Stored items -
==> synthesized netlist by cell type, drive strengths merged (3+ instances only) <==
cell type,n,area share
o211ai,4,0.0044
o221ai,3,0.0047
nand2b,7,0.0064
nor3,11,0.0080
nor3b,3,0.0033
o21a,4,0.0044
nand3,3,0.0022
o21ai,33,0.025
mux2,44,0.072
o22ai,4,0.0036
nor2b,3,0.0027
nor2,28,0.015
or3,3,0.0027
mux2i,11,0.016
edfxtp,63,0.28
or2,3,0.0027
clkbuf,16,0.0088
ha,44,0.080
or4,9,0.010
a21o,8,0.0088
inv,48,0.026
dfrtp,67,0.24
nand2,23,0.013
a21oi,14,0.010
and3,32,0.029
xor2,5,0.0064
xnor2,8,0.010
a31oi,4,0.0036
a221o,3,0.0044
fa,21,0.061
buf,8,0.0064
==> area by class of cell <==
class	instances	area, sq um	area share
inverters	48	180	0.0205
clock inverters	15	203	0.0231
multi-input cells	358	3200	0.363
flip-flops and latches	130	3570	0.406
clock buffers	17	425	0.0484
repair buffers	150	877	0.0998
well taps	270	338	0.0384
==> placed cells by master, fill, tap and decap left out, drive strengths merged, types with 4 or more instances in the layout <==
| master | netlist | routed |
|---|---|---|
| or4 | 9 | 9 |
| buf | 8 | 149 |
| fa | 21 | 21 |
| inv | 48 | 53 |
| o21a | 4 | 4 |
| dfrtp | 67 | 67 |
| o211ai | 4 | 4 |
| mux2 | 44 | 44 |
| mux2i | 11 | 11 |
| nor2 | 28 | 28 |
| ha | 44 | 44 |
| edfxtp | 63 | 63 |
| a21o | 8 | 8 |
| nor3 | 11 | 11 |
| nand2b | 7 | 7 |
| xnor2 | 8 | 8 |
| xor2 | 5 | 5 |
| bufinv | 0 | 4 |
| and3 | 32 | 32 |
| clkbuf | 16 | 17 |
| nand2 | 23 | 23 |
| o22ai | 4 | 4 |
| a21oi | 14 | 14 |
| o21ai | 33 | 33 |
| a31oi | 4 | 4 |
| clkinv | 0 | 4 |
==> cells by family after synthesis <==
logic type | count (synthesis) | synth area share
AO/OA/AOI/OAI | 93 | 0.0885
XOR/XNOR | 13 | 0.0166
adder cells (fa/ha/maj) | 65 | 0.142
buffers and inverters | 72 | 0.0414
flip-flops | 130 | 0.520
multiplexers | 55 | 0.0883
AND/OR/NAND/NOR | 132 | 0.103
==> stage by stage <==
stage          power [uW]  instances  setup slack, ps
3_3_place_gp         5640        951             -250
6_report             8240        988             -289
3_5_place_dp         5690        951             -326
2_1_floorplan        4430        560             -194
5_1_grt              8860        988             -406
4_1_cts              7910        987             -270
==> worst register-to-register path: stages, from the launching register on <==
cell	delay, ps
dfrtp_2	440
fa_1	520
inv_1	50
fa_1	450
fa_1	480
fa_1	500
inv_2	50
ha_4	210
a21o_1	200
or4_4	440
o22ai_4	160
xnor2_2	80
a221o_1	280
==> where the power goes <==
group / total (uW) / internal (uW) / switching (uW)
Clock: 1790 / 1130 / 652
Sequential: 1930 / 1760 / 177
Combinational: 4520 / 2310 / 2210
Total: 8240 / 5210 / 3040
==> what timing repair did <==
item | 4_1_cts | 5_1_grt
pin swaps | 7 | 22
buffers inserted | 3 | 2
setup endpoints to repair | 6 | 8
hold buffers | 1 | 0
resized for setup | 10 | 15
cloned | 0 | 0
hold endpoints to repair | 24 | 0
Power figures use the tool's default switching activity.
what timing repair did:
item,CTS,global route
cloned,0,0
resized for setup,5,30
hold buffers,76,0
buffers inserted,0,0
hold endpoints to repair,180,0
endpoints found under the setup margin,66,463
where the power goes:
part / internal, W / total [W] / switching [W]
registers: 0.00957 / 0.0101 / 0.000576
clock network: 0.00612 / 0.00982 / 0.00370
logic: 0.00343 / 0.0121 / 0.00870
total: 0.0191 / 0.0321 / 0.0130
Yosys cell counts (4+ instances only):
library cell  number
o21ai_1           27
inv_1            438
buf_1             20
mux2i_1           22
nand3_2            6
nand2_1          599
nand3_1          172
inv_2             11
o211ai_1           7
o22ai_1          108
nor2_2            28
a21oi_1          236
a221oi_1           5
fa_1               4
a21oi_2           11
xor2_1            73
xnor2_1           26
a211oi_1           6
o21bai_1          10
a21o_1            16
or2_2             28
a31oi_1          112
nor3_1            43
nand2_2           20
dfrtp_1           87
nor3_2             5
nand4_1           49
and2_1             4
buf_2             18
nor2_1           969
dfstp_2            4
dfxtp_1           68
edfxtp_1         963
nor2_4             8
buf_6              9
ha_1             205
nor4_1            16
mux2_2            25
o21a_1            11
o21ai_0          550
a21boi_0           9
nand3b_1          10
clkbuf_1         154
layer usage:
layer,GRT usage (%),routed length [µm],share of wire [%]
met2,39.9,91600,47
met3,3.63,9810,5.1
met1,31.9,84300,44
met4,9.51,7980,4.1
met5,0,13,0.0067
**config.mk**
```make
export PLATFORM = sky130hd
export DESIGN_NAME = led_matrix_gray_frame_packer
export DESIGN_NICKNAME = d
export VERILOG_FILES = /design/src/rtl/lmgfp_pkg.sv /design/src/rtl/led_matrix_gray_frame_packer.sv /design/src/rtl/lmgfp_level_store.sv /design/src/rtl/lmgfp_sequencer.sv /design/src/rtl/lmgfp_datapath.sv
export SDC_FILE = /design/constraint.sdc
export NUM_CORES = 1
export LEC_CHECK = 0
export BUFFER_PORTS_ARGS = -buffer_cell sky130_fd_sc_hd__buf_4
export CORE_MARGIN = 2
export CORE_UTILIZATION = 35
export DETAILED_ROUTE_END_ITERATION = 7
export GPL_ROUTABILITY_DRIVEN = 0
export PLACE_DENSITY_LB_ADDON = 0.2
export SYNTH_ARGS = -nofsm -noshare
export SYNTH_HDL_FRONTEND = slang
export SYNTH_SLANG_ARGS = --single-unit
```
**constraint.sdc**
```tcl
create_clock -name clock -period 3.2 [get_ports clock]
set_input_delay 0.64 -clock clock [delete_from_list [all_inputs] [get_ports clock]]
set_output_delay 0.64 -clock clock [all_outputs]
set_load 0.005 [all_outputs]
```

TASK INSTRUCTIONS -
Word for word, write out all the lines shown above.

TASK ANSWER -
==> synthesized netlist by cell type, drive strengths merged (3+ instances only) <==
cell type,n,area share
o211ai,4,0.0044
o221ai,3,0.0047
nand2b,7,0.0064
nor3,11,0.0080
nor3b,3,0.0033
o21a,4,0.0044
nand3,3,0.0022
o21ai,33,0.025
mux2,44,0.072
o22ai,4,0.0036
nor2b,3,0.0027
nor2,28,0.015
or3,3,0.0027
mux2i,11,0.016
edfxtp,63,0.28
or2,3,0.0027
clkbuf,16,0.0088
ha,44,0.080
or4,9,0.010
a21o,8,0.0088
inv,48,0.026
dfrtp,67,0.24
nand2,23,0.013
a21oi,14,0.010
and3,32,0.029
xor2,5,0.0064
xnor2,8,0.010
a31oi,4,0.0036
a221o,3,0.0044
fa,21,0.061
buf,8,0.0064
==> area by class of cell <==
class	instances	area, sq um	area share
inverters	48	180	0.0205
clock inverters	15	203	0.0231
multi-input cells	358	3200	0.363
flip-flops and latches	130	3570	0.406
clock buffers	17	425	0.0484
repair buffers	150	877	0.0998
well taps	270	338	0.0384
==> placed cells by master, fill, tap and decap left out, drive strengths merged, types with 4 or more instances in the layout <==
| master | netlist | routed |
|---|---|---|
| or4 | 9 | 9 |
| buf | 8 | 149 |
| fa | 21 | 21 |
| inv | 48 | 53 |
| o21a | 4 | 4 |
| dfrtp | 67 | 67 |
| o211ai | 4 | 4 |
| mux2 | 44 | 44 |
| mux2i | 11 | 11 |
| nor2 | 28 | 28 |
| ha | 44 | 44 |
| edfxtp | 63 | 63 |
| a21o | 8 | 8 |
| nor3 | 11 | 11 |
| nand2b | 7 | 7 |
| xnor2 | 8 | 8 |
| xor2 | 5 | 5 |
| bufinv | 0 | 4 |
| and3 | 32 | 32 |
| clkbuf | 16 | 17 |
| nand2 | 23 | 23 |
| o22ai | 4 | 4 |
| a21oi | 14 | 14 |
| o21ai | 33 | 33 |
| a31oi | 4 | 4 |
| clkinv | 0 | 4 |
==> cells by family after synthesis <==
logic type | count (synthesis) | synth area share
AO/OA/AOI/OAI | 93 | 0.0885
XOR/XNOR | 13 | 0.0166
adder cells (fa/ha/maj) | 65 | 0.142
buffers and inverters | 72 | 0.0414
flip-flops | 130 | 0.520
multiplexers | 55 | 0.0883
AND/OR/NAND/NOR | 132 | 0.103
==> stage by stage <==
stage          power [uW]  instances  setup slack, ps
3_3_place_gp         5640        951             -250
6_report             8240        988             -289
3_5_place_dp         5690        951             -326
2_1_floorplan        4430        560             -194
5_1_grt              8860        988             -406
4_1_cts              7910        987             -270
==> worst register-to-register path: stages, from the launching register on <==
cell	delay, ps
dfrtp_2	440
fa_1	520
inv_1	50
fa_1	450
fa_1	480
fa_1	500
inv_2	50
ha_4	210
a21o_1	200
or4_4	440
o22ai_4	160
xnor2_2	80
a221o_1	280
==> where the power goes <==
group / total (uW) / internal (uW) / switching (uW)
Clock: 1790 / 1130 / 652
Sequential: 1930 / 1760 / 177
Combinational: 4520 / 2310 / 2210
Total: 8240 / 5210 / 3040
==> what timing repair did <==
item | 4_1_cts | 5_1_grt
pin swaps | 7 | 22
buffers inserted | 3 | 2
setup endpoints to repair | 6 | 8
hold buffers | 1 | 0
resized for setup | 10 | 15
cloned | 0 | 0
hold endpoints to repair | 24 | 0
Power figures use the tool's default switching activity.
what timing repair did:
item,CTS,global route
cloned,0,0
resized for setup,5,30
hold buffers,76,0
buffers inserted,0,0
hold endpoints to repair,180,0
endpoints found under the setup margin,66,463
where the power goes:
part / internal, W / total [W] / switching [W]
registers: 0.00957 / 0.0101 / 0.000576
clock network: 0.00612 / 0.00982 / 0.00370
logic: 0.00343 / 0.0121 / 0.00870
total: 0.0191 / 0.0321 / 0.0130
Yosys cell counts (4+ instances only):
library cell  number
o21ai_1           27
inv_1            438
buf_1             20
mux2i_1           22
nand3_2            6
nand2_1          599
nand3_1          172
inv_2             11
o211ai_1           7
o22ai_1          108
nor2_2            28
a21oi_1          236
a221oi_1           5
fa_1               4
a21oi_2           11
xor2_1            73
xnor2_1           26
a211oi_1           6
o21bai_1          10
a21o_1            16
or2_2             28
a31oi_1          112
nor3_1            43
nand2_2           20
dfrtp_1           87
nor3_2             5
nand4_1           49
and2_1             4
buf_2             18
nor2_1           969
dfstp_2            4
dfxtp_1           68
edfxtp_1         963
nor2_4             8
buf_6              9
ha_1             205
nor4_1            16
mux2_2            25
o21a_1            11
o21ai_0          550
a21boi_0           9
nand3b_1          10
clkbuf_1         154
layer usage:
layer,GRT usage (%),routed length [µm],share of wire [%]
met2,39.9,91600,47
met3,3.63,9810,5.1
met1,31.9,84300,44
met4,9.51,7980,4.1
met5,0,13,0.0067
**config.mk**
```make
export PLATFORM = sky130hd
export DESIGN_NAME = led_matrix_gray_frame_packer
export DESIGN_NICKNAME = d
export VERILOG_FILES = /design/src/rtl/lmgfp_pkg.sv /design/src/rtl/led_matrix_gray_frame_packer.sv /design/src/rtl/lmgfp_level_store.sv /design/src/rtl/lmgfp_sequencer.sv /design/src/rtl/lmgfp_datapath.sv
export SDC_FILE = /design/constraint.sdc
export NUM_CORES = 1
export LEC_CHECK = 0
export BUFFER_PORTS_ARGS = -buffer_cell sky130_fd_sc_hd__buf_4
export CORE_MARGIN = 2
export CORE_UTILIZATION = 35
export DETAILED_ROUTE_END_ITERATION = 7
export GPL_ROUTABILITY_DRIVEN = 0
export PLACE_DENSITY_LB_ADDON = 0.2
export SYNTH_ARGS = -nofsm -noshare
export SYNTH_HDL_FRONTEND = slang
export SYNTH_SLANG_ARGS = --single-unit
```
**constraint.sdc**
```tcl
create_clock -name clock -period 3.2 [get_ports clock]
set_input_delay 0.64 -clock clock [delete_from_list [all_inputs] [get_ports clock]]
set_output_delay 0.64 -clock clock [all_outputs]
set_load 0.005 [all_outputs]
```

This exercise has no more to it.